About the Condition
Red cell pyruvate kinase deficiency (PKD) is a rare congenital, non-spherocytic hemolytic anemia transmitted as an autosomal recessive trait and caused by a glycolytic defect that is due to compound heterozygous or homozygous mutations in the PKLR gene.
PKD is the most frequent enzyme abnormality of the glycolytic pathway causing hereditary non-spherocytic hemolytic anemia.
Prevalence 1/20,000 to 1/100,000; high frequency of PKD among the Pennsylvania Amish community as a result of a founder effect.
There are 2 PK genes that encode 4 PK isoenzymes. PKD is caused by homozygous or compound heterozygous mutations in the PKLR gene. Over 200 mutations have been described.
PK catalyzes the conversion of phosphoenolpyruvate to pyruvate in the Emden-Meyerhof (glycolytic) pathway, generating red cell adenosine triphosphate (ATP).
Since mature red cells do not contain mitochondria:
- They rely on glycolysis to generate ATP.
- PK is responsible for generating 50% of the red cell total ATP.
ATP is required for maintenance of red cell functions. In PKD, ATP-depleted red cells:
- Lose large amounts of potassium and water.
- Become dehydrated, rigid and poorly deformable.
- Become entrapped and prematurely destroyed in the the spleen.
Young PK-deficient erythrocytes are most severely affected because of increased ATP requirement of younger cells. While reticulocytes may generate ATP through oxidative phosphorylation not available to mature red cells (because they have mitochondria), oxidative phosphorylation is inhibited by the acidotic, hypoxic and low-glucose environment of the spleen.
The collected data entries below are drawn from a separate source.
===== config.mk =====
export PLATFORM = sky130hd
export DESIGN_NAME = scp_config_bank
export DESIGN_NICKNAME = d
export VERILOG_FILES = /design/src/hw/scp_pkg.sv /design/src/hw/scp_config_bank.sv
export VERILOG_INCLUDE_DIRS = /design/src /design/src/hw
export SDC_FILE = /design/constraint.sdc
export NUM_CORES = 1
export LEC_CHECK = 0
export ABC_AREA = 1
export BUFFER_PORTS_ARGS = -buffer_cell sky130_fd_sc_hd__clkbuf_2
export CORE_MARGIN = 5
export CORE_UTILIZATION = 44
export DETAILED_ROUTE_END_ITERATION = 8
export PLACE_DENSITY = 0.76
export SLEW_MARGIN = 0
export SYNTH_ARGS = -nofsm -noshare
export SYNTH_HDL_FRONTEND = slang
export SYNTH_SLANG_ARGS = --single-unit
export TNS_END_PERCENT = 20

===== constraint.sdc =====
create_clock -name pclk -period 1.63 [get_ports pclk]
set_input_delay 0.163 -clock pclk [delete_from_list [all_inputs] [get_ports pclk]]
set_output_delay 0.163 -clock pclk [all_outputs]
set_load 0.03 [all_outputs]

===== src/hw/scp_regs.svh =====
// Register offsets, field positions, reset values and timing counts of the configuration bank.
// Functional notes
// - Two-bit divider code selects divide by 1, 2, 4 or 8; resets to 0.
// - Bit 7 enables the peripheral subsystem clock; off after reset.
// - Sixteen pad driver bits: 0 open-drain, 1 push-pull; reset all zeros.
// - SPI routing bit 16 connects SPI to pads, removing plain GPIO use.
// - SPI routing bit 17 chooses one of two SPI pad sets.
// - USART routing bit 18 connects the USART to pads, removing plain GPIO use.
// - USART routing bits 20:19 choose one of four transmit/receive pad sets.
// - USART receive pad is always open-drain regardless of driver bits.
// - I2C routing bits 23:21: enable in low bit, pad set in upper two.
// - Both I2C pads are always open-drain regardless of driver bits.
// - Bit 30 ties the LIN transceiver transmit and receive lines to pads.
// - Bit 31 mirrors flash main area (0) or RAM (1) at address zero.
// - Bits 29:24 of the port configuration register read as zero.
// - Bits 7:0 give program section first page; all ones before loading.
// - Bits 15:8 give log section first page; all ones before loading.
// - Bits 26:16 give first debug-accessible RAM word; reset all ones.
// - Bits 31:28 report key lock, permanent lock and failed unlock count.
// - SPI set 0 uses pads 0,1,2,3; set 1 uses pads 9,10,11,12.
// - USART sets map transmit/receive to pads 4/8, 2/3, 6/7, 9/10.
// - I2C sets map to pads 11/12, 0/1, 4/5, 14/15; LIN uses 4 and 2.
// - Pad priority: LIN test, I2C, USART, SPI, then plain GPIO.
`ifndef SCP_REGS_SVH
`define SCP_REGS_SVH

`define SCP_ADDR_CLOCK_CONFIGURATION   32'h4000_0000
`define SCP_ADDR_MEMORY_AND_PORT_CFG   32'h4000_0004
`define SCP_ADDR_MEMORY_PARTITION_INFO 32'h4000_0008

`define SCP_CLK_DIV_LSB       0
`define SCP_CLK_GATE_BIT      7
`define SCP_DRIVER_LSB        0
`define SCP_SPI_LSB           16
`define SCP_USART_LSB         18
`define SCP_I2C_LSB           21
`define SCP_LIN_TEST_BIT      30
`define SCP_BOOT_SEL_BIT      31

`define SCP_PROG_PAGE_LSB     0
`define SCP_LOG_PAGE_LSB      8
`define SCP_RAM_BOUND_LSB     16
`define SCP_PROT_LSB          28

`define SCP_RST_PAGE          8'hFF
`define SCP_RST_RAM_BOUND     11'h7FF
`define SCP_RST_PROT          4'hF
`define SCP_RST_DIV           2'h0
`define SCP_DIV_MAX_COUNT     3'h7

`endif


===== src/hw/scp_pkg.sv =====
// Types shared by the configuration bank.
package scp_pkg;

  typedef struct packed {
    logic [3:0]  protection_scheme;
    logic [10:0] debug_ram_boundary;
    logic [7:0]  log_section_first_page;
    logic [7:0]  program_section_first_page;
  } scp_meminfo_s;

  typedef struct packed {
    logic        spi_csn;
    logic        spi_mosi;
    logic        spi_sclk;
    logic        usart_txd;
    logic        i2c_scl_low;
    logic        i2c_sda_low;
    logic        lin_txd;
  } scp_periph_out_s;

  typedef struct packed {
    logic        spi_miso;
    logic        usart_rxd;
    logic        i2c_scl;
    logic        i2c_sda;
    logic        lin_rxd;
  } scp_periph_in_s;

  typedef enum logic [2:0] {
    SCP_OWN_GPIO,
    SCP_OWN_SPI,
    SCP_OWN_USART,
    SCP_OWN_I2C,
    SCP_OWN_LIN
  } scp_owner_e;

endpackage : scp_pkg


===== src/hw/scp_config_bank.sv =====
// System configuration bank: clock divider, pad routing and memory information.
`timescale 1ns/1ps
`include "scp_regs.svh"

module scp_config_bank #(
  parameter int NUM_PADS = 16
) (
  // APB clock and reset.
  input  wire logic                          pclk,
  input  wire logic                          presetn,
  // APB slave.
  input  wire logic                          psel,
  input  wire logic                          penable,
  input  wire logic                          pwrite,
  input  wire logic [31:0]                   paddr,
  input  wire logic [31:0]                   pwdata,
  input  wire logic [3:0]                    pstrb,
  output logic      [31:0]                   prdata,
  output logic                               pready,
  output logic                               pslverr,
  // Clock control and boot memory select.
  output logic                               sys_clk_enable,
  output logic                               subsystem_clock_gate,
  output logic                               boot_memory_select,
  // Flash controller load port.
  input  wire logic                          meminfo_load,
  input  wire scp_pkg::scp_meminfo_s         meminfo_data,
  // Peripherals.
  input  wire scp_pkg::scp_periph_out_s      periph_out,
  output scp_pkg::scp_periph_in_s            periph_in,
  // GPIO module.
  input  wire logic [NUM_PADS-1:0]           gpio_out,
  input  wire logic [NUM_PADS-1:0]           gpio_drive,
  output logic      [NUM_PADS-1:0]           gpio_in,
  // Pads.
  input  wire logic [NUM_PADS-1:0]           pad_in,
  output logic      [NUM_PADS-1:0]           pad_out,
  output logic      [NUM_PADS-1:0]           pad_oe_n
);

  logic [1:0]              clock_divider_select;
  logic [NUM_PADS-1:0]     pad_driver_type_bits;
  logic [1:0]              spi_pad_routing;
  logic [2:0]              serial_port_pad_routing;
  logic [2:0]              two_wire_pad_routing;
  logic                    transceiver_test_bypass;
  scp_pkg::scp_meminfo_s   meminfo;
  logic [2:0]              div_count;
  logic [NUM_PADS-1:0]     pad_sync1;
  logic [NUM_PADS-1:0]     pad_sync2;
  scp_pkg::scp_owner_e     owner [NUM_PADS];
  logic [31:0]             next_prdata;
  logic                    wr_en;
  logic                    rd_en;
  logic                    hit_clk;
  logic                    hit_port;
  logic                    hit_info;

  assign hit_clk  = (paddr == `SCP_ADDR_CLOCK_CONFIGURATION);
  assign hit_port = (paddr == `SCP_ADDR_MEMORY_AND_PORT_CFG);
  assign hit_info = (paddr == `SCP_ADDR_MEMORY_PARTITION_INFO);
  assign wr_en    = psel && penable && pwrite;
  assign rd_en    = psel && penable && !pwrite;
  assign pready   = 1'b1;

  // Writes to the read-only bank or unmapped addresses answer with an error.
  assign pslverr  = psel && penable && !(hit_clk || hit_port || (hit_info && !pwrite));

  // Clock configuration; unused bits are not stored and read as zero.
  always_ff @(posedge pclk or negedge presetn) begin
    if (!presetn) begin
      clock_divider_select <= `SCP_RST_DIV;
      subsystem_clock_gate <= 1'b0;
    end else if (wr_en && hit_clk && pstrb[0]) begin
      clock_divider_select <= pwdata[`SCP_CLK_DIV_LSB +: 2];
      subsystem_clock_gate <= pwdata[`SCP_CLK_GATE_BIT];
    end
  end

  // Memory and port configuration, byte lane by byte lane.
  always_ff @(posedge pclk or negedge presetn) begin
    if (!presetn) begin
      pad_driver_type_bits    <= '0;
      spi_pad_routing         <= 2'h0;
      serial_port_pad_routing <= 3'h0;
      two_wire_pad_routing    <= 3'h0;
      transceiver_test_bypass <= 1'b0;
      boot_memory_select      <= 1'b0;
    end else if (wr_en && hit_port) begin
      if (pstrb[0]) begin
        pad_driver_type_bits[7:0] <= pwdata[7:0];
      end
      if (pstrb[1]) begin
        pad_driver_type_bits[NUM_PADS-1:8] <= pwdata[NUM_PADS-1:8];
      end
      if (pstrb[2]) begin
        spi_pad_routing         <= pwdata[`SCP_SPI_LSB +: 2];
        serial_port_pad_routing <= pwdata[`SCP_USART_LSB +: 3];
        two_wire_pad_routing    <= pwdata[`SCP_I2C_LSB +: 3];
      end
      if (pstrb[3]) begin
        transceiver_test_bypass <= pwdata[`SCP_LIN_TEST_BIT];
        boot_memory_select      <= pwdata[`SCP_BOOT_SEL_BIT];
      end
    end
  end

  // Memory information holds between flash loads.
  always_ff @(posedge pclk or negedge presetn) begin
    if (!presetn) begin
      meminfo.program_section_first_page <= `SCP_RST_PAGE;
      meminfo.log_section_first_page     <= `SCP_RST_PAGE;
      meminfo.debug_ram_boundary         <= `SCP_RST_RAM_BOUND;
      meminfo.protection_scheme          <= `SCP_RST_PROT;
    end else if (meminfo_load) begin
      meminfo <= meminfo_data;
    end
  end

  // Clock divider: one-cycle enable every 1, 2, 4 or 8 cycles.
  always_ff @(posedge pclk or negedge presetn) begin
    if (!presetn) begin
      div_count <= 3'h0;
    end else if (sys_clk_enable) begin
      div_count <= 3'h0;
    end else begin
      div_count <= div_count + 3'h1;
    end
  end

  always_comb begin
    sys_clk_enable = (div_count >= (`SCP_DIV_MAX_COUNT >> (3'h3 - {1'b0, clock_divider_select})));
  end

  // Register read data.
  always_comb begin
    next_prdata = 32'h0000_0000;
    if (hit_clk) begin
      next_prdata[`SCP_CLK_DIV_LSB +: 2] = clock_divider_select;
      next_prdata[`SCP_CLK_GATE_BIT]     = subsystem_clock_gate;
    end else if (hit_port) begin
      next_prdata[NUM_PADS-1:0]            = pad_driver_type_bits;
      next_prdata[`SCP_SPI_LSB +: 2]       = spi_pad_routing;
      next_prdata[`SCP_USART_LSB +: 3]     = serial_port_pad_routing;
      next_prdata[`SCP_I2C_LSB +: 3]       = two_wire_pad_routing;
      next_prdata[`SCP_LIN_TEST_BIT]       = transceiver_test_bypass;
      next_prdata[`SCP_BOOT_SEL_BIT]       = boot_memory_select;
    end else if (hit_info) begin
      next_prdata[`SCP_PROG_PAGE_LSB +: 8] = meminfo.program_section_first_page;
      next_prdata[`SCP_LOG_PAGE_LSB +: 8]  = meminfo.log_section_first_page;
      next_prdata[`SCP_RAM_BOUND_LSB +: 11] = meminfo.debug_ram_boundary;
      next_prdata[`SCP_PROT_LSB +: 4]      = meminfo.protection_scheme;
    end
  end

  // Read data is registered in the setup cycle and valid in the access cycle.
  always_ff @(posedge pclk or negedge presetn) begin
    if (!presetn) begin
      prdata <= 32'h0000_0000;
    end else if (psel && !penable && !pwrite) begin
      prdata <= next_prdata;
    end
  end

  // Pad inputs pass two flip-flops before any logic reads them.
  always_ff @(posedge pclk or negedge presetn) begin
    if (!presetn) begin
      pad_sync1 <= '0;
      pad_sync2 <= '0;
    end else begin
      pad_sync1 <= pad_in;
      pad_sync2 <= pad_sync1;
    end
  end

  // Pad ownership by fixed priority, lowest first so higher ones overwrite.
  always_comb begin
    for (int p = 0; p < NUM_PADS; p++) begin
      owner[p] = scp_pkg::SCP_OWN_GPIO;
    end
    if (spi_pad_routing[0]) begin
      if (!spi_pad_routing[1]) begin
        for (int p = 0; p < 4; p++) owner[p] = scp_pkg::SCP_OWN_SPI;
      end else begin
        for (int p = 9; p < 13; p++) owner[p] = scp_pkg::SCP_OWN_SPI;
      end
    end
    if (serial_port_pad_routing[0]) begin
      case (serial_port_pad_routing[2:1])
        2'h0: begin owner[4] = scp_pkg::SCP_OWN_USART; owner[8]  = scp_pkg::SCP_OWN_USART; end
        2'h1: begin owner[2] = scp_pkg::SCP_OWN_USART; owner[3]  = scp_pkg::SCP_OWN_USART; end
        2'h2: begin owner[6] = scp_pkg::SCP_OWN_USART; owner[7]  = scp_pkg::SCP_OWN_USART; end
        default: begin owner[9] = scp_pkg::SCP_OWN_USART; owner[10] = scp_pkg::SCP_OWN_USART; end
      endcase
    end
    if (two_wire_pad_routing[0]) begin
      case (two_wire_pad_routing[2:1])
        2'h0: begin owner[11] = scp_pkg::SCP_OWN_I2C; owner[12] = scp_pkg::SCP_OWN_I2C; end
        2'h1: begin owner[0]  = scp_pkg::SCP_OWN_I2C; owner[1]  = scp_pkg::SCP_OWN_I2C; end
        2'h2: begin owner[4]  = scp_pkg::SCP_OWN_I2C; owner[5]  = scp_pkg::SCP_OWN_I2C; end
        default: begin owner[14] = scp_pkg::SCP_OWN_I2C; owner[15] = scp_pkg::SCP_OWN_I2C; end
      endcase
    end
    if (transceiver_test_bypass) begin
      owner[4] = scp_pkg::SCP_OWN_LIN;
      owner[2] = scp_pkg::SCP_OWN_LIN;
    end
  end

  // Pad drive. An open-drain pad only enables its driver to pull low.
  always_comb begin
    logic pp;
    logic val;
    logic drv;
    pp  = 1'b0;
    val = 1'b0;
    drv = 1'b0;
    for (int p = 0; p < NUM_PADS; p++) begin
      pp  = pad_driver_type_bits[p];
      val = 1'b0;
      drv = 1'b0;
      case (owner[p])
        scp_pkg::SCP_OWN_SPI: begin
          drv = (p != 2) && (p != 11);
          val = (p == 0 || p == 9)  ? periph_out.spi_csn  :
                (p == 1 || p == 10) ? periph_out.spi_mosi : periph_out.spi_sclk;
        end
        scp_pkg::SCP_OWN_USART: begin
          // Pins 8, 3, 7, 10 carry receive: open-drain, released high.
          if (p == 8 || p == 3 || p == 7 || p == 10) begin
            pp  = 1'b0;
            val = 1'b1;
          end else begin
            val = periph_out.usart_txd;
          end
          drv = 1'b1;
        end
        scp_pkg::SCP_OWN_I2C: begin
          pp  = 1'b0;
          drv = 1'b1;
          val = (p == 11 || p == 0 || p == 4 || p == 14) ?
                !periph_out.i2c_scl_low : !periph_out.i2c_sda_low;
        end
        scp_pkg::SCP_OWN_LIN: begin
          drv = (p == 4);
          val = periph_out.lin_txd;
        end
        scp_pkg::SCP_OWN_GPIO: begin
          drv = gpio_drive[p];
          val = gpio_out[p];
        end
        default: begin
          drv = 1'b0;
        end
      endcase
      pad_out[p]  = val;
      pad_oe_n[p] = !(drv && (pp || !val));
    end
  end

  // Inputs back to peripherals and GPIO.
  always_comb begin
    periph_in = '{spi_miso: 1'b1, usart_rxd: 1'b1, i2c_scl: 1'b1, i2c_sda: 1'b1, lin_rxd: 1'b1};
    for (int p = 0; p < NUM_PADS; p++) begin
      gpio_in[p] = (owner[p] == scp_pkg::SCP_OWN_GPIO) ? pad_sync2[p] : 1'b0;
      if (owner[p] == scp_pkg::SCP_OWN_SPI && (p == 2 || p == 11)) begin
        periph_in.spi_miso = pad_sync2[p];
      end
      if (owner[p] == scp_pkg::SCP_OWN_USART && (p == 8 || p == 3 || p == 7 || p == 10)) begin
        periph_in.usart_rxd = pad_sync2[p];
      end
      if (owner[p] == scp_pkg::SCP_OWN_I2C) begin
        if (p == 11 || p == 0 || p == 4 || p == 14) begin
          periph_in.i2c_scl = pad_sync2[p];
        end else begin
          periph_in.i2c_sda = pad_sync2[p];
        end
      end
      if (owner[p] == scp_pkg::SCP_OWN_LIN && p == 2) begin
        periph_in.lin_rxd = pad_sync2[p];
      end
    end
  end

endmodule : scp_config_bank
This may explain the paradoxical finding of increased reticulocyte counts following splenectomy on patients with PKD.
PK deficiency also results in the accumulation of glycolytic intermediates proximal to the metabolic block, including 2, 3-diphosphoglycerate (2, 3-DPG), which causes rightward shift of the oxygen dissociation curve by decreasing Hb affinity to oxygen, thus increasing oxygen delivery to the tissues. This may explain the relatively well-tolerated anemia in some patients with PKD.
From an evolutionary standpoint, PK deficiency has been shown to have a protective effect against replication of the malaria parasite in mouse and human red cells.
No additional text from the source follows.